X.AI filed these Excerpts of Record in the Ninth Circuit on May 14, 2026, as the mandatory record compilation accompanying its Opening Brief on appeal under Ninth Circuit Rule 30-1. The filing assembles the trial-court record — including the March 4, 2026 district court order denying X.AI's motion for a preliminary injunction, the hearing transcript, supporting declarations, and the State's opposition — that will frame the appellate court's review. The district court, applying the *Winter* preliminary injunction standard, denied relief on all three constitutional theories X.AI advanced: a Takings Clause claim failed for lack of particularized identification of X.AI's own trade secrets; a First Amendment compelled-speech claim failed because AB 2013 likely survives *Central Hudson* intermediate scrutiny at this early stage; and a vagueness challenge failed in part because X.AI's own pleadings used the statute's contested terms fluently. The Excerpts of Record preserve those rulings and the underlying evidentiary record for de novo legal review at the Ninth Circuit.
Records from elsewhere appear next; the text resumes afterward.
===== src/rtl/freq_meter_pkg.sv =====
// Shared types and constants for the frequency meter control path.
package freq_meter_pkg;

    // Measurement sequencer states, in cycle order.
    typedef enum logic [1:0] {
        StClear  = 2'd0,
        StGate   = 2'd1,
        StSettle = 2'd2,
        StEval   = 2'd3
    } state_e;

    localparam int unsigned TIMER_W  = 27;
    localparam logic [15:0] BCD_MAX  = 16'h9999;
    localparam logic [15:0] BCD_ZERO = 16'h0000;

    // Phase lengths of zero would stall the sequencer; force them to at least one cycle.
    function automatic logic [TIMER_W-1:0] clamp_cycles(input int unsigned cycles);
        return (cycles < 1) ? TIMER_W'(1) : TIMER_W'(cycles);
    endfunction

endpackage


===== src/rtl/gate_timer.sv =====
// Loadable down-counter timing each sequencer phase; done flags the last cycle of a phase.
module gate_timer
    import freq_meter_pkg::*;
#(
    parameter logic [TIMER_W-1:0] RESET_VALUE = TIMER_W'(1)
) (
    input  logic               clk,
    input  logic               reset_n,
    input  logic               load,
    input  logic [TIMER_W-1:0] load_value,
    output logic               done
);

    logic [TIMER_W-1:0] count_q;

    // Reload on phase entry, otherwise count down and hold at one.
    always_ff @(posedge clk or negedge reset_n) begin
        if (!reset_n) begin
            count_q <= RESET_VALUE;
        end else if (load) begin
            count_q <= load_value;
        end else if (count_q > TIMER_W'(1)) begin
            count_q <= count_q - TIMER_W'(1);
        end
    end

    assign done = (count_q == TIMER_W'(1));

endmodule


===== src/rtl/freq_gate_ctrl.sv =====
// Frequency meter sequencer: counter clear, gate window, settle, then evaluation with
// auto-ranging and latching of the displayed value.
module freq_gate_ctrl
    import freq_meter_pkg::*;
#(
    parameter int unsigned GATE_CYCLES   = 100_000_000,
    parameter int unsigned CLR_CYCLES    = 2,
    parameter int unsigned SETTLE_CYCLES = 4,
    parameter logic [15:0] LOW_THRESH    = 16'h0900
) (
    input  logic        clk,
    input  logic        reset_n,
    input  logic        auto,
    input  logic        range_manual,
    input  logic [15:0] cnt_value,
    input  logic        cnt_ovf,
    output logic        cnt_clr_n,
    output logic        cnt_en,
    output logic        range,
    output logic [15:0] disp_num,
    output logic        disp_valid,
    output logic        over
);

    localparam logic [TIMER_W-1:0] CLR_LD    = clamp_cycles(CLR_CYCLES);
    localparam logic [TIMER_W-1:0] GATE_LD   = clamp_cycles(GATE_CYCLES);
    localparam logic [TIMER_W-1:0] SETTLE_LD = clamp_cycles(SETTLE_CYCLES);
    localparam logic [TIMER_W-1:0] EVAL_LD   = TIMER_W'(1);

    state_e             state_q, state_d;
    logic               timer_load;
    logic [TIMER_W-1:0] timer_load_value;
    logic               timer_done;
    logic               eval_fire;

    logic               cnt_clr_n_q, cnt_en_q, range_q, range_d;
    logic [15:0]        disp_num_q, disp_num_d;
    logic               disp_valid_q, disp_valid_d, over_q, over_d;

    gate_timer #(
        .RESET_VALUE (CLR_LD)
    ) u_gate_timer (
        .clk        (clk),
        .reset_n    (reset_n),
        .load       (timer_load),
        .load_value (timer_load_value),
        .done       (timer_done)
    );

    // Next state: advance on the last cycle of each phase and reload the timer for the next one.
    always_comb begin
        state_d          = state_q;
        timer_load       = 1'b0;
        timer_load_value = CLR_LD;
        if (timer_done) begin
            timer_load = 1'b1;
            case (state_q)
                StClear: begin
                    state_d          = StGate;
                    timer_load_value = GATE_LD;
                end
                StGate: begin
                    state_d          = StSettle;
                    timer_load_value = SETTLE_LD;
                end
                StSettle: begin
                    state_d          = StEval;
                    timer_load_value = EVAL_LD;
                end
                default: begin
                    state_d          = StClear;
                    timer_load_value = CLR_LD;
                end
            endcase
        end
    end

    // The edge leaving EVAL is also the CLEAR-entry edge, so range and result update together.
    assign eval_fire = (state_q == StEval) && timer_done;

    // Evaluation: auto-ranging with hysteresis, or manual range with every result published.
    always_comb begin
        range_d      = range_q;
        disp_num_d   = disp_num_q;
        disp_valid_d = disp_valid_q;
        over_d       = over_q;
        if (eval_fire) begin
            if (auto) begin
                if (cnt_ovf && !range_q) begin
                    range_d = 1'b1;
                end else if (cnt_ovf) begin
                    disp_num_d   = BCD_MAX;
                    over_d       = 1'b1;
                    disp_valid_d = 1'b1;
                end else if (range_q && (cnt_value < LOW_THRESH)) begin
                    range_d = 1'b0;
                end else begin
                    disp_num_d   = cnt_value;
                    over_d       = 1'b0;
                    disp_valid_d = 1'b1;
                end
            end else begin
                range_d      = range_manual;
                disp_num_d   = cnt_ovf ? BCD_MAX : cnt_value;
                over_d       = cnt_ovf;
                disp_valid_d = 1'b1;
            end
        end
    end

    // State and registered outputs; counter controls follow the state being entered.
    always_ff @(posedge clk or negedge reset_n) begin
        if (!reset_n) begin
            state_q      <= StClear;
            cnt_clr_n_q  <= 1'b0;
            cnt_en_q     <= 1'b0;
            range_q      <= 1'b0;
            disp_num_q   <= BCD_ZERO;
            disp_valid_q <= 1'b0;
            over_q       <= 1'b0;
        end else begin
            state_q      <= state_d;
            cnt_clr_n_q  <= (state_d != StClear);
            cnt_en_q     <= (state_d == StGate);
            range_q      <= range_d;
            disp_num_q   <= disp_num_d;
            disp_valid_q <= disp_valid_d;
            over_q       <= over_d;
        end
    end

    assign cnt_clr_n  = cnt_clr_n_q;
    assign cnt_en     = cnt_en_q;
    assign range      = range_q;
    assign disp_num   = disp_num_q;
    assign disp_valid = disp_valid_q;
    assign over       = over_q;

endmodule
This is the first appellate test of a state-level generative AI training-data disclosure mandate, and the Ninth Circuit's resolution of the *Zauderer*-versus-*Central Hudson* boundary in this context will carry significant weight as other jurisdictions consider similar AI transparency legislation. X.AI's most viable appellate argument centers on First Amendment proportionality: the district court itself signaled that the "limited utility of high-level dataset summaries for important consumer decisionmaking" is a genuinely open question that a fuller evidentiary record could resolve differently. If X.AI can persuade the Ninth Circuit that AI training-data disclosures are more analogous to compelled revelation of proprietary judgments than to corrective commercial disclosures — distinguishing the pharmaceutical pricing precedent the State relies on — the case could constrain how California and other states may structure AI transparency requirements going forward.